> **EXERCISE AIM**: Reproduce the first line of the entries that follow and each later line, word for word, ending with the one containing "a digit that".
=== DATA TO PROCESS ===
<file path="config.mk">
export PLATFORM = sky130hd
export DESIGN_NAME = dec_to_bin
export DESIGN_NICKNAME = d
export VERILOG_FILES = /design/src/rtl/dec_to_bin_pkg.sv /design/src/rtl/dec_to_bin_bcd_digit_adjust.sv /design/src/rtl/dec_to_bin.sv
export SDC_FILE = /design/constraint.sdc
export NUM_CORES = 1
export LEC_CHECK = 0
export BUFFER_PORTS_ARGS = -buffer_cell sky130_fd_sc_hd__buf_2
export CORE_ASPECT_RATIO = 1.2
export CORE_MARGIN = 5
export CORE_UTILIZATION = 40
export DETAILED_ROUTE_END_ITERATION = 6
export GPL_ROUTABILITY_DRIVEN = 0
export PLACE_DENSITY = 0.61
export SLEW_MARGIN = 20
export SYNTH_ARGS = -nofsm -noshare
export SYNTH_HDL_FRONTEND = slang
export SYNTH_SLANG_ARGS = --single-unit
</file>
<file path="constraint.sdc">
create_clock -name clock -period 1.95 [get_ports clock]
set_input_delay 0.2925 -clock clock [delete_from_list [all_inputs] [get_ports clock]]
set_output_delay 0.2925 -clock clock [all_outputs]
set_load 0.01 [all_outputs]
</file>
<file path="src/rtl/dec_to_bin_pkg.sv">
// -----------------------------------------------------------------------------
// dec_to_bin_pkg
// Shared types and constants for the sequential BCD-to-binary converter.
//   state_t    : controller states (IDLE, SHIFT, DONE)
//   NUM_DIGITS : number of packed BCD digits accepted per conversion
//   BCD_WIDTH  : width of the packed BCD operand / binary accumulator
//   ITERATIONS : shift iterations per conversion (one bit per clock)
//   bcd_invalid: true when any 4-bit digit of a packed BCD word exceeds 9
// -----------------------------------------------------------------------------
package dec_to_bin_pkg;

  typedef enum logic [1:0] {
    IDLE  = 2'd0,
    SHIFT = 2'd1,
    DONE  = 2'd2
  } state_t;

  localparam int NUM_DIGITS = 4;
  localparam int BCD_WIDTH  = 16;
  localparam int ITERATIONS = 16;

  function automatic logic bcd_invalid(input logic [BCD_WIDTH-1:0] word);
    logic bad;
    bad = 1'b0;
    for (int i = 0; i < NUM_DIGITS; i++) begin
      if (word[4*i +: 4] > 4'd9) bad = 1'b1;
    end
    return bad;
  endfunction

endpackage

</file>
<file path="src/rtl/dec_to_bin_bcd_digit_adjust.sv">
// -----------------------------------------------------------------------------
// bcd_digit_adjust
// Combinational per-digit correction for reverse double-dabble: a digit that
// received a shifted-in weight of 8 actually represents 5, so subtract 3.
//   digit_in  : 4-bit BCD digit after the shift
//   digit_out : digit_in - 3 when digit_in >= 8, else digit_in (4-bit, no borrow)
// -----------------------------------------------------------------------------
module bcd_digit_adjust (
  input  logic [3:0] digit_in,
  output logic [3:0] digit_out
);

  always_comb begin
    digit_out = digit_in;
    if (digit_in >= 4'd8) digit_out = digit_in - 4'd3;
  end

endmodule

</file>
<file path="src/rtl/dec_to_bin.sv">
// -----------------------------------------------------------------------------
// dec_to_bin
// Sequential BCD-to-binary converter (reverse shift-and-subtract-3), one bit
// per clock. 16 SHIFT cycles plus one DONE cycle; result and done pulse appear
// 17 cycles after the start-sampling edge.
//
// Ports:
//   clock   : rising-edge clock
//   resetn  : asynchronous active-low reset
//   start   : conversion request, sampled only in IDLE
//   ten_0..ten_3 : BCD ones / tens / hundreds / thousands digits
//   binary  : registered result (zero-extended), held until next result
//   busy    : high whenever the controller is not in IDLE
//   done    : one-cycle pulse coinciding with a new binary value
//   err     : registered with binary; invalid-digit flag
//
// Optional feature: define BCD_DIGIT_CHECK_EN to flag digits > 9 at capture;
// a flagged conversion then returns binary = 0 with err = 1. Without the macro
// err is tied low and invalid digits simply run through the algorithm.
// -----------------------------------------------------------------------------
module dec_to_bin
  import dec_to_bin_pkg::*;
#(
  parameter int OUT_WIDTH = 32
) (
  input  logic                 clock,
  input  logic                 resetn,
  input  logic                 start,
  input  logic [3:0]           ten_0,
  input  logic [3:0]           ten_1,
  input  logic [3:0]           ten_2,
  input  logic [3:0]           ten_3,
  output logic [OUT_WIDTH-1:0] binary,
  output logic                 busy,
  output logic                 done,
  output logic                 err
);

  state_t                 state_q, state_d;
  logic [BCD_WIDTH-1:0]   bcd_q, bcd_d;
  logic [BCD_WIDTH-1:0]   acc_q, acc_d;
  logic [3:0]             cnt_q, cnt_d;
  logic [OUT_WIDTH-1:0]   binary_q, binary_d;
  logic                   done_q, done_d;

  // {bcd,acc} shifted right as one 32-bit unit: bcd[0] drops into acc[15].
  logic [2*BCD_WIDTH-1:0] shift_w;
  logic [BCD_WIDTH-1:0]   bcd_adj;

  assign shift_w = {bcd_q, acc_q} >> 1;

  for (genvar g = 0; g < NUM_DIGITS; g++) begin : g_adj
    bcd_digit_adjust u_adj (
      .digit_in  (shift_w[BCD_WIDTH + 4*g +: 4]),
      .digit_out (bcd_adj[4*g +: 4])
    );
  end

`ifdef BCD_DIGIT_CHECK_EN
  logic flag_q, flag_d;
  logic err_q, err_d;
`endif

  always_comb begin
    state_d  = state_q;
    bcd_d    = bcd_q;
    acc_d    = acc_q;
    cnt_d    = cnt_q;
    binary_d = binary_q;
    done_d   = 1'b0;
`ifdef BCD_DIGIT_CHECK_EN
    flag_d   = flag_q;
    err_d    = err_q;
`endif
    unique case (state_q)
      IDLE: begin
        if (start) begin
          bcd_d   = {ten_3, ten_2, ten_1, ten_0};
          acc_d   = '0;
          cnt_d   = '0;
          state_d = SHIFT;
`ifdef BCD_DIGIT_CHECK_EN
          flag_d  = bcd_invalid({ten_3, ten_2, ten_1, ten_0});
`endif
        end
      end
      SHIFT: begin
        bcd_d = bcd_adj;
        acc_d = shift_w[BCD_WIDTH-1:0];
        cnt_d = cnt_q + 4'd1;
        if (cnt_q == 4'(ITERATIONS - 1)) state_d = DONE;
      end
      DONE: begin
        binary_d = OUT_WIDTH'(acc_q);
        done_d   = 1'b1;
        state_d  = IDLE;
`ifdef BCD_DIGIT_CHECK_EN
        err_d    = flag_q;
        if (flag_q) binary_d = '0;
`endif
      end
      default: state_d = IDLE;
    endcase
  end

  always_ff @(posedge clock or negedge resetn) begin
    if (!resetn) begin
      state_q  <= IDLE;
      bcd_q    <= '0;
      acc_q    <= '0;
      cnt_q    <= '0;
      binary_q <= '0;
      done_q   <= 1'b0;
    end else begin
      state_q  <= state_d;
      bcd_q    <= bcd_d;
      acc_q    <= acc_d;
      cnt_q    <= cnt_d;
      binary_q <= binary_d;
      done_q   <= done_d;
    end
  end

`ifdef BCD_DIGIT_CHECK_EN
  always_ff @(posedge clock or negedge resetn) begin
    if (!resetn) begin
      flag_q <= 1'b0;
      err_q  <= 1'b0;
    end else begin
      flag_q <= flag_d;
      err_q  <= err_d;
    end
  end

  assign err = err_q;
`else
  assign err = 1'b0;
`endif

  assign binary = binary_q;
  assign done   = done_q;
  assign busy   = (state_q != IDLE);

endmodule
</file>
# Word level (Yosys, flattened, before mapping)
# Index checks and enable logic that the tools add are counted.
# totals
inputBits	19
ff_bits	55
wordCells	39
# op_classes
mux	14
reduce_logical	5
n_lt_le_gt_ge	4
n_eq_ne	5
add_sub_neg	5
# op_table
op	n
$pmux 16 s2	2
$mux 16	2
$mux 4	5
$ge 4x4->1 const B	3
$sub 4x2->4 const B	3
$pmux 4 s2	1
$add 4x1->4 const B	1
$eq 4x4->1 const B	1
$ge 3x4->1 const B	1
$mux 2	2
$ne 2x2->1 const B	2
$pmux 2 s2	1
$reduce_and 2->1	2
$reduce_bool 2->1	2
$sub 3x2->4 const B	1
$eq 2x1->1 const B	1
$eq 2x2->1 const B	1
$logic_not 2->1	1
$mux 1	1

# Logic depth before layout (Yosys ltp)
# Gate-level depths: netlist of run 1.
# depth
ltp_word	3
depth_mapped	5

# Modules after synthesis
# A second synthesis of run 1 with hierarchy kept.
# unflattened
hier_cells	246
hier_area_um2	2792.7
# by_module_without_submodules
module	n_inst	area_each_um2	cells_per_inst	seq_area_each_um2
dec_to_bin	1	2487.4	202	1376.3
bcd_digit_adjust	4	76.3	11	0.0

# Least setup slack after synthesis of run 1
# Ideal clock, no wire load.
# synth_timing
path_kind	reg-to-reg
from	reg state_q[1]
to	reg binary_q[10], in the netlist binary[10]
synth_period_minus_slack_ps	1258
setup_slack_ps	692
t_arrival_ps	1133
n_path_buf	2
stages_incl_launch_ff	5
path_cell_list	dfrtp_1 -> nand2b_1 -> buf_2 -> buf_6 -> mux2_4
# synth_via
elab_chain_len	1
# synth_lines
element	line_no	source
start: declaration	dec_to_bin.sv:39	state_t state_q, state_d;
start signal: assignment	dec_to_bin.sv:115	state_q <= state_d;
$eq 2x2->1	dec_to_bin.sv:75	unique case (state_q)
end signal: assignment	dec_to_bin.sv:119	binary_q <= binary_d;
end: declaration	dec_to_bin.sv:43	logic [OUT_WIDTH-1:0] binary_q, binary_d;
# No other way between the ends.
# A chain may end at the register's enable or synchronous reset.

# Final worst setup path of run 1
# layout_timing
from	reg state_q[1]
to	out busy
# layout_via
elab_chain_len	1
# layout_lines
element	line_no	source
$reduce_bool 2->1	dec_to_bin.sv:142	assign busy = (state_q != IDLE);
end: declaration	dec_to_bin.sv:34	output logic busy,
# No other way between the ends.

==> impl_metrics.env, run 1 <==
export IMPL_status="finished clean"
export IMPL_cts_buffers=5
export IMPL_fin_area_sq_um=2930
export IMPL_cts_max_level=2
export IMPL_port_buffer_count=36
export IMPL_dpl_hpwl_mm=3.47
export IMPL_antennaDiodeCount=0
export IMPL_p_leak_uw=0.00150
export IMPL_worst_path_buf_inv=2
export IMPL_worstRegToRegCells=3
export IMPL_grt_start_max_net_pins=56
export IMPL_die_area_sq_um=8240
export IMPL_groute_usage_overall_pct=13.0
export IMPL_netlist_area_sq_um=2610
export IMPL_cap_viol_max_count=0
export IMPL_synthAdderAreaFrac_pct=3.36
export IMPL_synth_seq_area_share_pct=52.8
export IMPL_clk_latency_ns=0.31
export IMPL_die_height_microns=98.4
export IMPL_antenna_found_initial=0
export IMPL_path_max_fanout=17
export IMPL_vias=1698
export IMPL_timing_final_crit_share_pct=84.5
export IMPL_placed_cell_area_sq_um=2810
export IMPL_synth_top_family_by_area="compound AO/OA/AOI/OAI gates"
export IMPL_crit_path_end_kind="output pin"
export IMPL_holdPathEnd="bcd_q[6]"
export IMPL_nets=283
export IMPL_yosys_mux_area_fraction_pct=8.21
export IMPL_dp_slack_ns=0.458
export IMPL_grt_overflow_total=0
export IMPL_synth_edf_count=0
export IMPL_clkSlewWorstSetupHoldPaths_ns=0.10
export IMPL_hold_class="in -> reg"
export IMPL_synthFlopType="dfrtp_1"
export IMPL_path_class="reg -> out"
export IMPL_hp_start="ten_1[2]"
export IMPL_drv_slew=0
export IMPL_critPathLaunchType="register"
export IMPL_via_per_inst=4.96
export IMPL_route_detailed_drc=0
export IMPL_yosys_area_share_simple_pct=6.53
export IMPL_setup_ws_ns=0.302
export IMPL_ys_types=36
export IMPL_finalPower_uw=4370
export IMPL_core_sq_um=6410
export IMPL_setup_viol=0
export IMPL_reg2reg_setup_slack_ns=0.45
export IMPL_post_cts_setup_buffer_count=0
export IMPL_whs_ns=0.259
export IMPL_ant_nets=0
export IMPL_tritoncts_num_sinks=55
export IMPL_async_flop_share_pct=100
export IMPL_synth_compound_area_share_pct=17.7
export IMPL_peakVddDrop_uv=791
export IMPL_critical_path_top_delay_family="flip-flops"
export IMPL_grt_pass1_vias=1745
export IMPL_routed_wl_mm=5.01
export IMPL_layout_drive_gt1_share_pct=26.5
export IMPL_min_path_cells=3
export IMPL_die_w_microns=83.7
export IMPL_initial_utilization_pct=40.7
export IMPL_r2r_end="bcd_q[8]"
export IMPL_rsz0062_at_grt="no"
export IMPL_period_needed_ns=1.65
export IMPL_worstPathArrival_ns=1.36
export IMPL_p_per_area_nw_per_um2=1490
export IMPL_postSynthCellCount=220
export IMPL_syn_avg_cell_area_sq_um=11.8
export IMPL_synth_xor_area_share_pct=2.02
export IMPL_cts_root_buf="clkbuf_8"
export IMPL_clock_path_buffers=2
export IMPL_grt_pass1_wl_mm=8.83
export IMPL_firstDrtPassIters=4
export IMPL_hold_viol=0
export IMPL_path_cells="nor2_1 > inv_1 > buf_2"
export IMPL_setup_tns_ns=0
export IMPL_crit_required_ns=1.66
export IMPL_rows=32
export IMPL_ys_ff_latch=55
export IMPL_fmaxAchievable_mhz=607
export IMPL_r2r_start="state_q[1]"
export IMPL_wl_per_cell_microns=14.6
export IMPL_crit_path_top_delay_cell="dfrtp_1"
export IMPL_yosys_warnings=0
export IMPL_drt_iter0_drc=71
export IMPL_max_stage_delay_ns=0.56
export IMPL_cts_tree="yes"
export IMPL_skew_ns=0.00520
export IMPL_syn_to_final_growth_pct=12.3
export IMPL_ioPinCount=54
[where the power goes]
group | internal, uW | switching, uW | total, uW
sequential | 1590 | 408 | 1990
combinational | 864 | 766 | 1630
clock | 376 | 367 | 743
[synthesized netlist by cell type (7+ instances only)]
master	instances	area share [%]
o21ai_0	10	1.9
buf_4	19	5.5
nand2_1	10	1.4
nor2b_1	8	1.9
a22o_1	17	5.7
dfrtp_1	55	53
mux2_4	9	5.2
inv_1	10	1.4
a21oi_1	7	1.3
mux2_2	7	3.0
a31oi_1	7	1.7
ha_1	7	3.4
[flip-flops by register name (all words and copies together) (netlist names)]
| name | count |
|---|---|
| state_q | 2 |
| acc_q | 16 |
| bcd_q | 16 |
| done | 1 |
| binary | 16 |
| cnt_q | 4 |
[metrics by stage]
| stage | util (%) | cells |
|---|---|---|
| after floorplan | - | 236 |
| after global placement | 43.9 | 334 |
| after detailed placement | 43.9 | 334 |
| after CTS | 45.7 | 342 |
| after global routing | 45.7 | 342 |
| final | 45.7 | 342 |
[layout make-up]
cell class	instances	area (sq um)
inverters	10	37.5
repair buffers	43	248
clock buffers	5	68.8
well taps	85	106
fillers	613	3480
flip-flops and latches	55	1380
clock inverters	2	37.5
multi-input cells	142	1050
[worst register-to-register path: stages (launching register included)]
cell	delay (ns)
dfrtp_1	0.65
inv_1	0.27
and3_1	0.23
a221o_1	0.25
[how the worst max path moves through the flow]
stage	slack, ns	cells after the start	to	startpoint
6_report	0.30	3	busy	state_q[1]
4_1_cts	0.29	3	busy	state_q[1]
3_5_place_dp	0.46	3	bcd_q[8]	state_q[1]
3_3_place_gp	0.49	3	binary[4]	state_q[1]
5_1_grt	0.15	3	busy	state_q[1]
2_1_floorplan	0.69	4	binary[10]	state_q[1]
[kinds of logic (layout without fill, tap and decap cells)]
family,Yosys count,after routing
fa+ha+maj,7,7
compound gates,63,63
flops,55,55
xor+xnor,6,6
other cells,1,17
mux,16,16
buf+inv,39,60
simple gates,33,33
[per-layer routing]
layer	track usage, %	vias to the layer above	share of wire, %
met5	0	-	0
met4	3.71	0	0.94
met3	3.85	5	6.2
met2	19.3	46	45
met1	18.7	829	48
li1	-	818	-
[placed cells by master, fill, tap and decap left out, types with 2 or more instances in the layout]
master	count
mux2_4	9
a41oi_1	2
nor2_1	6
buf_2	36
nand2_1	10
buf_4	5
a31oi_1	7
o211a_1	3
a22o_1	17
nor2b_1	7
dfrtp_1	55
o22ai_1	6
a21oi_1	7
nand2b_1	3
nand3_1	2
o21ai_0	10
mux2_2	7
a221oi_1	2
xnor2_1	5
clkbuf_8	5
o32ai_1	2
inv_1	10
and3b_1	2
conb_1	17
ha_1	7
[repair_timing]
item,CTS,global route
hold buffers,1,0
resized for setup,0,0
endpoints found under the hold margin,55,0
(Power assumes the default switching activity.)
==> inputs of run 2 (changes only) <==
--- a/config.mk
+++ b/config.mk
@@ -5,13 +5,14 @@
 export SDC_FILE = /design/constraint.sdc
 export NUM_CORES = 1
 export LEC_CHECK = 0
+export ABC_AREA = 1
 export BUFFER_PORTS_ARGS = -buffer_cell sky130_fd_sc_hd__buf_2
 export CORE_ASPECT_RATIO = 1.2
 export CORE_MARGIN = 5
 export CORE_UTILIZATION = 40
 export DETAILED_ROUTE_END_ITERATION = 6
 export GPL_ROUTABILITY_DRIVEN = 0
-export PLACE_DENSITY = 0.61
+export PLACE_DENSITY = 0.64
 export SLEW_MARGIN = 20
 export SYNTH_ARGS = -nofsm -noshare
 export SYNTH_HDL_FRONTEND = slang
==> constraint.sdc (replaced) <==
create_clock -name clock -period 1.4 [get_ports clock]
set_input_delay 0.21 -clock clock [delete_from_list [all_inputs] [get_ports clock]]
set_output_delay 0.21 -clock clock [all_outputs]
set_load 0.01 [all_outputs]
==> impl_metrics.env, run 2 <==
export IMPL_timing_final_crit_share_pct=89.3
export IMPL_p_leak_uw=0.00149
export IMPL_cts_root_buf="clkbuf_8"
export IMPL_critical_path_top_delay_family="flip-flops"
export IMPL_die_w_microns=82.8
export IMPL_hold_class="in -> reg"
export IMPL_routed_wl_mm=4.85
export IMPL_cts_max_level=2
export IMPL_post_cts_setup_buffer_count=0
export IMPL_yosys_area_share_simple_pct=18.2
export IMPL_setup_ws_ns=0.150
export IMPL_initial_utilization_pct=41.5
export IMPL_final_common_cell="nand2_1"
export IMPL_ys_ff_latch=55
export IMPL_p_per_area_nw_per_um2=1910
export IMPL_layout_drive_gt1_share_pct=17.6
export IMPL_synthAdderAreaFrac_pct=3.44
export IMPL_synth_top_area_share_pct=54.1
export IMPL_syn_avg_cell_area_sq_um=8.86
export IMPL_nets=355
export IMPL_crit_required_ns=1.19
export IMPL_cts_tree="yes"
export IMPL_dp_slack_ns=0.170
export IMPL_fin_area_sq_um=2940
export IMPL_ys_types=20
export IMPL_intPower_uw=3520
export IMPL_path_cells="nor2_1 > inv_1 > buf_2"
export IMPL_cts_resized=0
export IMPL_grt_pass1_vias=1874
export IMPL_synth_compound_area_share_pct=11.3
export IMPL_via_per_inst=4.68
export IMPL_vias=1930
export IMPL_antennaDiodeCount=0
export IMPL_firstDrtPassIters=4
export IMPL_path_max_fanout=4
export IMPL_synth_most_common_cell="nand2_1"
export IMPL_die_area_sq_um=8060
export IMPL_hold_viol=0
export IMPL_path_class="reg -> out"
export IMPL_synth_edf_count=0
export IMPL_syn_to_final_growth_pct=15.6
export IMPL_grt_overflow_total=0
export IMPL_cts_buffers=5
export IMPL_ioPinCount=54
export IMPL_async_flop_share_pct=100
export IMPL_route_detailed_drc=0
export IMPL_crit_path_top_delay_cell="dfrtp_1"
export IMPL_fin_cells=412
export IMPL_tritoncts_num_sinks=55
export IMPL_synthFlopType="dfrtp_1"
export IMPL_setup_tns_ns=0
export IMPL_drt_iter0_drc=96
export IMPL_layout_common_cells="59 x nand2_1, 55 x dfrtp_1, 36 x buf_2, 34 x inv_1, 31 x nand3_1"
export IMPL_postSynthCellCount=287
export IMPL_crit_path_end_kind="output pin"
export IMPL_p_seq_share_pct=45.5
export IMPL_switching_power_uw=2080
export IMPL_worst_path_buf_inv=2
export IMPL_clock_path_buffers=2
export IMPL_skew_ns=0.00983
export IMPL_synth_xor_area_share_pct=0.344
export IMPL_synthTopCellsByArea="dfrtp_1 54%, nand2_1 8.7%, nand3_1 6.1%, o21ai_0 5.9%, buf_4 5.6%"
export IMPL_core_sq_um=6130
export IMPL_peakVddDrop_uv=833
export IMPL_p_comb_share_pct=35.7
export IMPL_ant_nets=0
export IMPL_clkSlewWorstSetupHoldPaths_ns=0.10
export IMPL_placed_cells=403
export IMPL_yosys_mux_area_fraction_pct=0
export IMPL_antenna_found_initial=0
export IMPL_synth_seq_area_share_pct=54.1
export IMPL_wl_per_cell_microns=11.8
export IMPL_dpl_hpwl_mm=3.50
export IMPL_clk_latency_ns=0.31
export IMPL_placed_cell_area_sq_um=2820
export IMPL_groute_usage_overall_pct=13.0
export IMPL_critPathLaunchType="register"
export IMPL_grt_start_max_net_pins=56
export IMPL_worstPathArrival_ns=1.04
export IMPL_rows=31
export IMPL_switching_share_pct=37.1
export IMPL_clkPwrFrac_pct=18.8
export IMPL_port_buffer_count=36
export IMPL_yosys_warnings=0
export IMPL_synthTopCellsByCount="59 x nand2_1, 55 x dfrtp_1, 34 x inv_1"
export IMPL_period_needed_ns=1.25
export IMPL_cap_viol_max_count=0
export IMPL_setup_viol=0
export IMPL_status="finished clean"
export IMPL_fmaxAchievable_mhz=800
export IMPL_netlist_area_sq_um=2540
export IMPL_grt_pass1_wl_mm=8.32
export IMPL_max_stage_delay_ns=0.44
export IMPL_drv_slew=0
export IMPL_synth_top_family_by_area="simple AND/OR/NAND/NOR gates"
export IMPL_yosysTopAreaCell="dfrtp_1"
export IMPL_rsz0062_at_grt="no"
export IMPL_die_height_microns=97.3
==> run 2: cell types whose count changed after synthesis, moves of 7 or more <==
cell     change
a22o_1      -17
a31oi_1      -7
inv_1       +24
mux2_2       -7
mux2_4       -9
nand2_1     +49
nand3_1     +29
nor2b_1      -8
o21ai_0     +20
o22ai_1      +9
==> run 2: power by group through the flow <==
stage	combinational, uW	sequential [uW]	clock (uW)
detailed placement	2030	2580	0
global placement	1970	2560	0
CTS	2030	2550	1080
finish	2000	2550	1050
floorplan	1440	2550	0
global route	2330	2630	1160
==> run 2: path summary, 6_finish.rpt <==
check                           start   endpoint  slack (ns)  cells after the start
setup / recovery           state_q[0]       busy        0.15                      3
hold / removal               ten_2[0]   bcd_q[8]        0.11                      3
setup reg to reg           state_q[1]  bcd_q[11]        0.16                      5
hold reg to reg             binary[7]  binary[7]        0.49                      2
max in group asynchronous      resetn  bcd_q[12]        0.74                      3
min in group asynchronous      resetn  binary[2]        0.43                      3
==> run 2: worst register-to-register path: stages, from the launching register on <==
cell and delay, ns:
dfrtp_1 0.41, inv_1 0.09, nand2_1 0.12, buf_4 0.21, o21ai_0 0.21, a21oi_1 0.09
==> run 2: cell families (layout without fill, tap and decap cells) <==
logic type	after synthesis	after routing
AND/OR/NAND/NOR	107	107
buffers and inverters	63	90
flip-flops	55	55
AO/OA/AOI/OAI	53	53
adder cells (fa/ha/maj)	7	7
other	1	17
XOR/XNOR	1	1
==> run 2: cell type report <==
type	count	area, sq um
Clock buffer	5	68.8
Fill cell	603	3190
Tap cell	82	103
Timing Repair Buffer	48	310
Multi-Input combinational cell	185	908
Clock inverter	3	46.3
Inverter	34	128
Sequential cell	55	1380
==> run 2: repair_timing <==
| action | CTS | global route |
|---|---|---|
| endpoints found under the hold margin | 55 | 0 |
| endpoints found under the setup margin | 0 | 0 |
| hold buffers | 1 | 0 |
==> run 2: layer usage <==
layer / global-route usage [%] / wire length [microns] / vias to the layer above
met1: 16.5 / 2160 / 908
met2: 21.7 / 2400 / 43
met5: 0 / 0 / -
met4: 3.40 / 46 / 0
li1: - / - / 974
met3: 3.15 / 232 / 5
==> run 2: per-stage QoR <==
step | total power, uW | hold slack (ns) | util [%]
finish | 5600 | 0.112 | 48.0
CTS | 5670 | 0.108 | 48.0
global placement | 4530 | 0.232 | 45.9
detailed placement | 4610 | 0.230 | 45.9
floorplan | 3980 | -0.0856 | -
global route | 6130 | 0.0984 | 48.0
===
> **WRITTEN SOLUTION**:
<file path="config.mk">
export PLATFORM = sky130hd
export DESIGN_NAME = dec_to_bin
export DESIGN_NICKNAME = d
export VERILOG_FILES = /design/src/rtl/dec_to_bin_pkg.sv /design/src/rtl/dec_to_bin_bcd_digit_adjust.sv /design/src/rtl/dec_to_bin.sv
export SDC_FILE = /design/constraint.sdc
export NUM_CORES = 1
export LEC_CHECK = 0
export BUFFER_PORTS_ARGS = -buffer_cell sky130_fd_sc_hd__buf_2
export CORE_ASPECT_RATIO = 1.2
export CORE_MARGIN = 5
export CORE_UTILIZATION = 40
export DETAILED_ROUTE_END_ITERATION = 6
export GPL_ROUTABILITY_DRIVEN = 0
export PLACE_DENSITY = 0.61
export SLEW_MARGIN = 20
export SYNTH_ARGS = -nofsm -noshare
export SYNTH_HDL_FRONTEND = slang
export SYNTH_SLANG_ARGS = --single-unit
</file>
<file path="constraint.sdc">
create_clock -name clock -period 1.95 [get_ports clock]
set_input_delay 0.2925 -clock clock [delete_from_list [all_inputs] [get_ports clock]]
set_output_delay 0.2925 -clock clock [all_outputs]
set_load 0.01 [all_outputs]
</file>
<file path="src/rtl/dec_to_bin_pkg.sv">
// -----------------------------------------------------------------------------
// dec_to_bin_pkg
// Shared types and constants for the sequential BCD-to-binary converter.
//   state_t    : controller states (IDLE, SHIFT, DONE)
//   NUM_DIGITS : number of packed BCD digits accepted per conversion
//   BCD_WIDTH  : width of the packed BCD operand / binary accumulator
//   ITERATIONS : shift iterations per conversion (one bit per clock)
//   bcd_invalid: true when any 4-bit digit of a packed BCD word exceeds 9
// -----------------------------------------------------------------------------
package dec_to_bin_pkg;

  typedef enum logic [1:0] {
    IDLE  = 2'd0,
    SHIFT = 2'd1,
    DONE  = 2'd2
  } state_t;

  localparam int NUM_DIGITS = 4;
  localparam int BCD_WIDTH  = 16;
  localparam int ITERATIONS = 16;

  function automatic logic bcd_invalid(input logic [BCD_WIDTH-1:0] word);
    logic bad;
    bad = 1'b0;
    for (int i = 0; i < NUM_DIGITS; i++) begin
      if (word[4*i +: 4] > 4'd9) bad = 1'b1;
    end
    return bad;
  endfunction

endpackage

</file>
<file path="src/rtl/dec_to_bin_bcd_digit_adjust.sv">
// -----------------------------------------------------------------------------
// bcd_digit_adjust
// Combinational per-digit correction for reverse double-dabble: a digit that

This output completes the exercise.